Non-Invasive Prenatal Testing (NIPT) Market Analysis
Non-invasive Prenatal Testing (NIPT) Market – Global Industry Insights, Trends, Outlook, and Opportunity Analysis, 2018-2026
Non-invasive prenatal testing is a DNA test on maternal blood to screen pregnancies for the most common fetal chromosome anomalies such as trisomy 21 that is Down syndrome, trisomy 18 Edwards syndrome and trisomy 13 Patau syndrome. Whereas NIPT can also determine the gender of the fetus and NIPT is highly reliable in over 99% of Down syndrome cases. The results of the NIPT screening can help doctor to decide the next steps, including whether to have a diagnostic test like chorionic villus sampling (CVS) or collected from the amniotic fluid or placenta, to make sure whether a baby has a chromosome abnormality. Non-invasive prenatal testing can be performed any time after 9 weeks into your pregnancy earlier than any other prenatal screening or diagnostic test.
During non-invasive prenatal testing DNA from the mother and fetus is extracted from maternal blood sample and it is recommended for women who have risk factors for having a baby who has a chromosomal condition and this risk factor may include older maternal age or previously given birth to a baby who has Down syndrome, trisomy 13 or trisomy 18. Non-invasive prenatal testing is also recommended if a woman have an Rh negative blood type because if the fetus is Rh positive, mother might produce Rh antibodies after exposure to fetal red blood cells. This is not a concern during a first pregnancy, but during subsequent pregnancies. These factors are expected to provide major growth traction to the global non-invasive prenatal testing market.
Non-invasive Prenatal Testing Market Taxonomy
By Product Type
By End User
Rise in number of women choosing late pregnancies is expected to fuel the growth of non-invasive prenatal testing market
The average maternal age nowadays is increased due to rise in number of working women so the risk of pregnancies has also increased which shows the growth in the market of NIPT. As a woman age the risk of having baby with Down syndrome increase but other factor also play a role, which include the number of existing siblings and how big is the gap between the child and his immediate preceding sibling.
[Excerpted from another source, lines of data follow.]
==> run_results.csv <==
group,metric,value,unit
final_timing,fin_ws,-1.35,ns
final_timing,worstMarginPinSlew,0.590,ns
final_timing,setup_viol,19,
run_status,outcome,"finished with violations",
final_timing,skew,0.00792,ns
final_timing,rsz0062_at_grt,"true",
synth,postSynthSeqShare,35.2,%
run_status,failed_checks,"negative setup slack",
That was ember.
==> flow/design.v (excerpt) <==
module gioco(
	i_ani_stb,														 
	i_clk,															 
	i_rst,															 
	i_animate,														 
	i_dx, 															 
	i_sx,																 
	i_start,															 
	o_x1_pal, o_x2_pal,											 
	o_y1_pal, o_y2_pal,
	o_x1_nav, o_x2_nav,											 
	o_y1_nav, o_y2_nav,
	bri1,bri2,bri3,bri4,bri5,bri6,bri7,bri8,bri9,bri10, 
	ok, ko,															 
	ff_life															 
);
Size: roughly 2,600 cells after synthesis, roughly 15,000 um2 of cells after synthesis.
export LEC_CHECK = 0
export ABC_AREA = 1
export CAP_MARGIN = 35
export CORE_MARGIN = 2
export CORE_UTILIZATION = 71
export CTS_CLUSTER_DIAMETER = 223
export CTS_CLUSTER_SIZE = 21
export MIN_ROUTING_LAYER = met1
export PLACE_DENSITY_LB_ADDON = 0.3
export SLEW_MARGIN = 20
create_clock -name core_clock -period 17.3 [get_ports {i_clk}]
run.sh (not shown) runs the stock make flow with config.mk's settings and CLKGATE_MAP_FILE=.
The first run aborted during global routing (5_1_grt).
Edit:
- CORE_UTILIZATION: 71 -> 50
- CTS_CLUSTER_DIAMETER: 223 -> 307
- PLACE_DENSITY_LB_ADDON: 0.3 -> 0.1
- SETUP_SLACK_MARGIN: default -> -1.5
- clock period: 17.3 -> 15.2 ns (I/O delays scaled with it)
After rerunning: Now the flow finished with negative setup slack left; area after synthesis is unchanged; synthesized cell count stays the same; die size rose by well over a third.
Edit:
- ABC_AREA: 1 -> default
- CORE_UTILIZATION: 50 -> 72
- CTS_CLUSTER_DIAMETER: 307 -> 214
- PLACE_DENSITY: default -> 0.65
- PLACE_DENSITY_LB_ADDON: 0.1 -> default
- SETUP_SLACK_MARGIN: -1.5 -> default
- clock period: 15.2 -> 17.3 ns (I/O delays scaled with it)
After rerunning: The changed run ended with an error in global routing (5_1_grt); die area goes down by 34%; synthesized area goes down by 5.7%; synthesized cell count goes down by 23%.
As according to Centers for Disease Control and Prevention in year 2016, Down syndrome continues to be the most common chromosomal disorder, as each year about 6000 babies were born with Down syndrome in the U.S.
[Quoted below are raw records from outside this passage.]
==> v4: inputs <==
## lascon_top
module lascon_top #(
    parameter int LASCON_VARIANT = 0
)(
    input  logic                                clk,
    input  logic                                rst,
    input  logic [2:0]                          mode_i,      
    input  logic [31:0]                         xof_len_i,   
    input  logic                                start_i,     
    input  logic                                abort_i,     
    output logic                                busy_o,      
    output logic                                done_o,      
    output logic                                tag_fail_o,  
    input  logic [63:0]                         s_axis_tdata,   
    input  logic [7:0]                          s_axis_tkeep,   
    input  logic [3:0]                          s_axis_tuser,   
    input  logic                                s_axis_tlast,   
    input  logic                                s_axis_tvalid,  
    output logic                                s_axis_tready,  
    output logic [63:0]                         m_axis_tdata,   
    output logic [7:0]                          m_axis_tkeep,   
    output logic [3:0]                          m_axis_tuser,   
    output logic                                m_axis_tlast,   
    output logic                                m_axis_tvalid,  
    input  logic                                m_axis_tready   
);
    logic           is_aead_mode;
    assign is_aead_mode = (mode_i == lascon_pkg::MODE_AEAD_ENC) || (mode_i == lascon_pkg::MODE_AEAD_DEC);
    logic           core_start_perm_i;
    logic           core_round_config_i;
    logic   [2:0]   core_word_sel_i;
  ...
export LEC_CHECK = 0
export ABC_AREA = 1
export CAP_MARGIN = 15
export CELL_PAD_IN_SITES_DETAIL_PLACEMENT = 2
export CELL_PAD_IN_SITES_GLOBAL_PLACEMENT = 0
export CORE_ASPECT_RATIO = 0.68
export CORE_MARGIN = 10
export CORE_UTILIZATION = 26
export CTS_CLUSTER_DIAMETER = 332
export CTS_CLUSTER_SIZE = 36
export GPL_TIMING_DRIVEN = 1
export MAX_ROUTING_LAYER = met4
export MIN_ROUTING_LAYER = met2
export SETUP_SLACK_MARGIN = -0.44
export SLEW_MARGIN = 0
create_clock -name core_clock -period 9.61 [get_ports {clk}]
run.sh (not shown) runs the stock make flow with config.mk's settings and CLKGATE_MAP_FILE=.
==> v32 (differences from v4) <==
==> flow/config.mk (replaced) <==
export PLATFORM = sky130hd
export DESIGN_NAME = lascon_top
export DESIGN_NICKNAME = lascon_top
export VERILOG_FILES = /design/flow/design.v
export SDC_FILE = /design/flow/constraint.sdc
export NUM_CORES = 4
export LEC_CHECK = 0
export CAP_MARGIN = 35
export CELL_PAD_IN_SITES_DETAIL_PLACEMENT = 0
export CORE_MARGIN = 2
export CORE_UTILIZATION = 53
export GPL_TIMING_DRIVEN = 1
export SLEW_MARGIN = 20
==> flow/constraint.sdc (replaced) <==
create_clock -name core_clock -period 5.6 [get_ports {clk}]
set_input_delay 1.1200 -clock core_clock [delete_from_list [all_inputs] [get_ports {clk}]]
set_output_delay 1.1200 -clock core_clock [all_outputs]
set_load 0.01 [all_outputs]
==> v17 (differences from v4) <==
==> flow/config.mk (replaced) <==
export PLATFORM = sky130hd
export DESIGN_NAME = lascon_top
export DESIGN_NICKNAME = lascon_top
export VERILOG_FILES = /design/flow/design.v
export SDC_FILE = /design/flow/constraint.sdc
export NUM_CORES = 4
export LEC_CHECK = 0
export CAP_MARGIN = 20
export CORE_MARGIN = 2
export CORE_UTILIZATION = 66
export CTS_CLUSTER_SIZE = 50
export SETUP_SLACK_MARGIN = -0.41
export SLEW_MARGIN = 20
==> flow/constraint.sdc (replaced) <==
create_clock -name core_clock -period 5.47 [get_ports {clk}]
set_input_delay 1.0940 -clock core_clock [delete_from_list [all_inputs] [get_ports {clk}]]
set_output_delay 1.0940 -clock core_clock [all_outputs]
set_load 0.01 [all_outputs]
==> qor summary <==
	v17	v32	v4
CTS H-tree lvls	3	3	1
Total nets after synthesis	6,093	6,093	7,529
Half-perimeter wire length after placement	197 mm	217 mm	320 mm
Die boundary height	277 um	309 um	379 um
Postcts setup bufs	8	38	0
Standard-cell rows	100	111	131
Combined area of all synthesized cells	49,200 sq um	49,200 sq um	49,400 sq um
Mean post-synth cell area	8.43 sq um	8.43 sq um	6.79 sq um
Die span in x	277 um	309 um	548 um
Status	did not finish	failed layout checks	did not finish
Stage where the flow stopped	global routing	-	global routing
Violated checks	-	setup timing	-
Quantity of hold-fixing buffers added after cts	0	0	0
Total die size	76,800 sq um	95,400 sq um	208,000 sq um
Clock root buffer	sky130_fd_sc_hd__clkbuf_16	sky130_fd_sc_hd__clkbuf_16	sky130_fd_sc_hd__clkbuf_16
Final weighted congestion of routability-driven global placement	1.30	1.19	1.17
Clk sinks	532	532	532
Number of synthesis warnings	8	8	8
Number of gates resized after CTS	70	255	0
Number of buffers created by CTS	66	70	18
Instance area at placement	57,800 sq um	59,000 sq um	56,600 sq um
Gate count of the mapped netlist	5,838	5,838	7,274
Core Density at Floorplan	66.4%	53.6%	26.2%
Boundary pin count	200	200	200
Pre-CTS setup slack	-0.935 ns	-0.925 ns	0.245 ns
Core box area	74,200 sq um	91,800 sq um	188,000 sq um
# placed instances	7,446	7,823	9,981
Setup of zinc:
## fadd_sub
module fadd_sub(
  input logic        clk_i,
  input logic [31:0] operand_a,
  input logic [31:0] operand_b,
  output logic[31:0] result_o
);
  logic [7:0]  a_exponent, b_exponent;             
  logic [7:0]  result_exponent;
  logic [23:0] a_mantissa, b_mantissa;             
  logic [24:0] result_mantissa;
  logic        a_sign, b_sign, result_sign;        
  logic [23:0] tmp_mantissa;
  logic [7:0]  in_e, out_e;
  logic [24:0] in_m, out_m;
  logic [7:0]  diff;
always_ff@(posedge(clk_i))
begin
  a_sign <= operand_a[31];
  b_sign <= operand_b[31];
  if(operand_a[30:23]==0)
    begin
      a_exponent <= (operand_a[22:0] != 0)? 8'b00000001 : 8'b00000000;
      a_mantissa <= {1'b0,operand_a[22:0]};
    end
  else
    begin
      a_exponent <= operand_a[30:23];
      a_mantissa <= {1'b1,operand_a[22:0]};
    end
  if(operand_b[30:23]==0)
    begin
      b_exponent <= (operand_b[22:0] != 0)? 8'b00000001 : 8'b00000000;
      b_mantissa <= {1'b0,operand_b[22:0]};
    end
  else
    begin
      b_exponent <= operand_b[30:23];
      b_mantissa <= {1'b1,operand_b[22:0]};
    end
end
always_comb
begin
  diff         = 8'd0;
  tmp_mantissa = 24'd0;
  if(a_exponent == b_exponent)
    begin
      result_exponent = a_exponent;
      if(a_sign == b_sign)                                                     
        begin
          result_sign           = a_sign;
          result_mantissa       = a_mantissa + b_mantissa;
        end
      else                                                                    
        begin
          if(a_mantissa > b_mantissa)
            begin
              result_sign     = a_sign;
  ...
Settings: LEC_CHECK=0, ABC_AREA=1, CAP_MARGIN=20, CORE_MARGIN=2, CORE_UTILIZATION=68, CTS_CLUSTER_DIAMETER=222, CTS_CLUSTER_SIZE=96, PLACE_DENSITY=0.37, SETUP_SLACK_MARGIN=-0.29, SLEW_MARGIN=20; clock period 8.32 ns.
run.sh (not shown) runs the stock make flow with config.mk's settings and CLKGATE_MAP_FILE=.
The flow for zinc finished, though final verification flagged setup timing.
diff inputs: zinc => garnet
- removing SETUP_SLACK_MARGIN (formerly -0.29)
- setting MIN_ROUTING_LAYER to met2 for the first time
- removing CTS_CLUSTER_SIZE (formerly 96)
- changing CORE_UTILIZATION from 68 to 40
- changing CORE_MARGIN from 2 to 3
- removing CTS_CLUSTER_DIAMETER (formerly 222)
- removing PLACE_DENSITY (formerly 0.37)
- changing the clock period (ns, I/O delays scaled along) from 8.32 to 12.0
Notes after the runs:
garnet finished every step from synthesis to the final layout, and the layout passed the timing, design-rule and antenna checks.
Relative to zinc, worst hold slack across all endpoints increased by 710 ps in garnet.
Comparing zinc and garnet, the lower total chip power is on garnet.
The final reports for garnet and zinc show required time of the worst setup path higher in the former.
Per the comparison of garnet with zinc, final worst-path setup slack went up by 1220 ps; static leakage power went down by 1.2 nW.
Changes in ember relative to garnet:
- MIN_ROUTING_LAYER: met2 -> unset
- CELL_PAD_IN_SITES_GLOBAL_PLACEMENT: unset -> 1
- CORE_UTILIZATION: 40 -> 43
- CORE_MARGIN: 3 -> 2
- ABC_AREA: 1 -> unset
- Re number of register bits inferred by synthesis: no difference whatsoever between ember and garnet.
- For non-clock buffer total of the final layout, dividing the value from ember by the value from garnet gives 1.17.
- garnet tops out at a higher clock frequency than ember.
- From garnet to ember the numbers moved as follows: sequential fraction of total cell area climbed 0.51 points, combined global-route utilization of all metal layers decreased by 15 points relative to the old numbers.
- Count of mapped cells out of synthesis went down by more than a quarter going from garnet to ember.
- The run showing the greater share of total power in the clock network is ember.
- Summary of ember over garnet: synthesized area has decreased, count of clock buffers in the final design has increased.
Setup changes, ember to willow
- CELL_PAD_IN_SITES_DETAIL_PLACEMENT newly set to 2
- CELL_PAD_IN_SITES_GLOBAL_PLACEMENT changed from 1 to 3
- MAX_ROUTING_LAYER newly set to met4
- CORE_ASPECT_RATIO newly set to 0.54
- CTS_CLUSTER_SIZE newly set to 54
- CORE_MARGIN changed from 2 to 6
- HOLD_SLACK_MARGIN newly set to 0.04
### Flow results
ember -> willow: synthesized chip area reported by yosys delta 0, exact match. willow -> ember: synthesized cell count delta 0, exact match. Per the comparison of willow with ember, die width increased by about 40% relative to the old numbers, placeable core area closely matched the old numbers, die height decreased by about 20% relative to the old numbers, count of pins on the block boundary closely matched the old numbers. Post-synthesis area per instance: willow vs ember — no meaningful difference. Summary: with ember as the reference, number of rows created at floorplan in willow moved down by more than a quarter. Run status, willow: aborted in global placement (3_3_place_gp), error GPL-0301. As far as effective utilization at floorplan is concerned, willow and ember perform about the same. Diff willow..ember | number of different library cells in the post-synthesis netlist | unchanged. Measured against each other, ember and willow differ in die outline area, the lower figure coming from ember.
Here is what was changed in the inputs of harbor compared with willow.
- CELL_PAD_IN_SITES_GLOBAL_PLACEMENT removed (was 3)
- CELL_PAD_IN_SITES_DETAIL_PLACEMENT removed (was 2)
- TNS_END_PERCENT newly set to 15
- PLACE_DENSITY newly set to 0.9
- ABC_AREA newly set to 1
- CTS_CLUSTER_SIZE changed from 54 to 100
- CORE_MARGIN changed from 6 to 7
- HOLD_SLACK_MARGIN removed (was 0.04)
- MAX_ROUTING_LAYER removed (was met4)
- CTS_CLUSTER_DIAMETER newly set to 187
- CORE_ASPECT_RATIO removed (was 0.54)
- CORE_UTILIZATION changed from 43 to 23
Findings:
- harbor: flow completed, timing, DRC and antenna clean
- In harbor, initial core utilization is lower than in willow.
- harbor — AND-OR/OR-AND share of the synthesized area 8.9 points lower, willow as reference
- Vertical extent of the die up 86% in harbor wrt willow
- harbor against willow: number of rows created at floorplan now larger; fraction of synthesized area in multiplexers now smaller; chip width now larger; synthesized-area fraction occupied by adder cells now smaller; floorplan die area now larger.
- Compared with willow, in harbor area of the mapped netlist rose by 780 sq um; floorplan core area rose by 24000 sq um.
Power is estimated from default activity; no workload was simulated.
Whereas, Centers for Disease Control and Prevention also states in 2017 that older mothers are more likely to have a baby affected by Down syndrome than younger mothers. In other words, the prevalence of Down syndrome increases as the mother’s age increases, which is also expected to favor growth of non-invasive prenatal testing market.
Regional growth engines of the non-invasive prenatal testing market
In terms of geography non-invasive prenatal testing market is segmented into North America, Europe, Asia Pacific, Middle East, Latin America and Africa. North America is expected to dominate the market of NIPT due increase in high incidence of chromosomal abnormalities, increase in awareness and increase in maternal age. Increase in high disposable income and developing healthcare infrastructure with rise in awareness regarding NPIT is expected to favor the growth in Asia Pacific region. Whereas due to its high level of safety and guarantee provided with the NIPT is also expected to fuel the market in various other regions.
Key players dominating the non-invasive prenatal testing market
The non-invasive prenatal testing market is driven by product launches and development strategies such as acquisition and collaboration by manufacturers. Recently Sequenom Inc. was acquired by LabCorp in January 2017. Other key players operating the market include GE Healthcare, Koninklijke Philips N.V., Illumina, Inc., Thermo Fisher Scientific, Inc., F. Hoffmann-La Roche Ltd., Pacific Biosciences of California, Inc., PerkinElmer, Inc., QIAGEN N.V., Agilent Technologies, Inc., and Beijing Genomics Institute.